Sayyid Hassan Ghazizadeh Hashemi (; born 21 March 1959) is an Iranian ophthalmologist and associate professor of Tehran University of Medical Sciences, who served as the Minister of Health and Medical Education from 2013 to 2019 in the administration of President Hassan Rouhani.

He has previously served as an advisor to former minister Mohammad Farhadi from 1997 to 2001 and Chancellor of the Tehran University of Medical Sciences, School of Medicine.
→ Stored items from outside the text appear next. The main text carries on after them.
Context: an optimization exercise on an open-source flow, tuned for small area. The choices shown serve that exercise and are no tape-out recipe. In this exercise RTL edits were held to simulation tests only and were not proved equivalent to the original. No activity file was given, so power comes from the tool's default toggle rates.

// microbit_core
module microbit_core (
    input  wire        clk,
    input  wire        rst_n,        
    input  wire        cmd_valid,
    output wire        cmd_ready,
    input  wire [31:0] cmd_data,
    input  wire [3:0]  rd_addr,
    output reg  [31:0] rd_data,
    input  wire        tick,         
    input  wire        sample,       
    input  wire [1:0]  btn_raw,      
    output wire [4:0]  row_out,      
    output wire [4:0]  col_out       
);
    localparam [2:0] PH_IDLE = 3'd0, PH_ENTRY = 3'd1, PH_MAIN = 3'd2,
                     PH_PROGRAM = 3'd3, PH_CHECK = 3'd4;
    localparam [2:0] NONE = 3'd7;
    localparam [2:0] E_NONE = 3'd0, E_CLAIMED = 3'd1, E_ILLEGAL = 3'd3,
                     E_RANGE = 3'd4, E_NOTINIT = 3'd5, E_CSDEPTH = 3'd6;
    localparam [3:0] OP_NOP = 4'h0, OP_DISP_NEW = 4'h1, OP_SHOW = 4'h2,
                     OP_IMG_CLEAR = 4'h3, OP_IMG_WRITE = 4'h4, OP_IMG_READ = 4'h5,
                     OP_IMG_SHIFT = 4'h6, OP_BTN_NEW = 4'h7, OP_BTN_WAS = 4'h8,
                     OP_BTN_IS = 4'h9, OP_CS_ENTER = 4'hA, OP_CS_EXIT = 4'hB;
    reg [199:0] stage;           
    reg [2:0]   sk;
    reg [199:0] pending;
    reg [2:0]   pk;
    reg [199:0] active;
    reg [2:0]   ak;
    reg         disp_init;
    reg [2:0]   cur_row;         
    reg [4:0]   col_on;          
    reg [2:0]   trow;            
    reg [7:0]   tb;
    reg [3:0]   tsub;
  ...
Size: about 2800 cells after synthesis, about 870 flip-flops, ~86 I/O pins.
==> flow/config.mk <==
export PLATFORM = sky130hd
export DESIGN_NAME = microbit_core
export DESIGN_NICKNAME = microbit_core
export VERILOG_FILES = /design/flow/design.v
export SDC_FILE = /design/flow/constraint.sdc
export NUM_CORES = 8
export LEC_CHECK = 0
export CAP_MARGIN = 20
export CORE_MARGIN = 2
export CORE_UTILIZATION = 75
export PLACE_DENSITY = 0.85
export SLEW_MARGIN = 20
==> flow/constraint.sdc <==
create_clock -name core_clock -period 60.0 [get_ports {clk}]
set_input_delay 12.0000 -clock core_clock [delete_from_list [all_inputs] [get_ports {clk}]]
set_output_delay 12.0000 -clock core_clock [all_outputs]
set_load 0.01 [all_outputs]
standard.sh (not shown) runs the stock make flow with config.mk's settings and CLKGATE_MAP_FILE= SYNTH_SCRIPT=/design/flow/synth_recipe.tcl, a recipe that flattens the netlist after the stock synthesis.
==> flow/flow/run.sh <==
#!/bin/bash
set -euo pipefail
W=$(pwd)
rm -rf "$W/scripts_area"
cp -r "$FLOW_HOME/scripts" "$W/scripts_area"
cp "$W/flow/abc_area_map.script" "$W/scripts_area/abc_speed.script"
bash "$W/standard.sh" SCRIPTS_DIR="$W/scripts_area" \
  "BUFFER_PORTS_ARGS=-buffer_cell sky130_fd_sc_hd__buf_1" \
  "CTS_ARGS=-sink_clustering_enable -repair_clock_nets -dont_use_dummy_load -buf_list sky130_fd_sc_hd__clkbuf_4 -sink_clustering_size 8 -sink_clustering_max_diameter 40" \
  finish > "$W/flow_make.log" 2>&1
==> flow/flow/abc_area_map.script <==
&get -n
&st
&dch
&nf -R 1000 -p -F 8
&put
The baseline went through all stages and came out clean.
Ghazizadeh Hashemi is known as the designer of "Health evolution plan" (), also called “Rouhani-Care”, a plan designed to reform Iran's Healthcare system by "granting the public fair access to healthcare, enhance equity, cover health costs and promote the quality of healthcare services that people receive". He resigned on 28 December 2018 in protest to next year's medical budget. His resignation was accepted on 3 January 2019 by Rouhani.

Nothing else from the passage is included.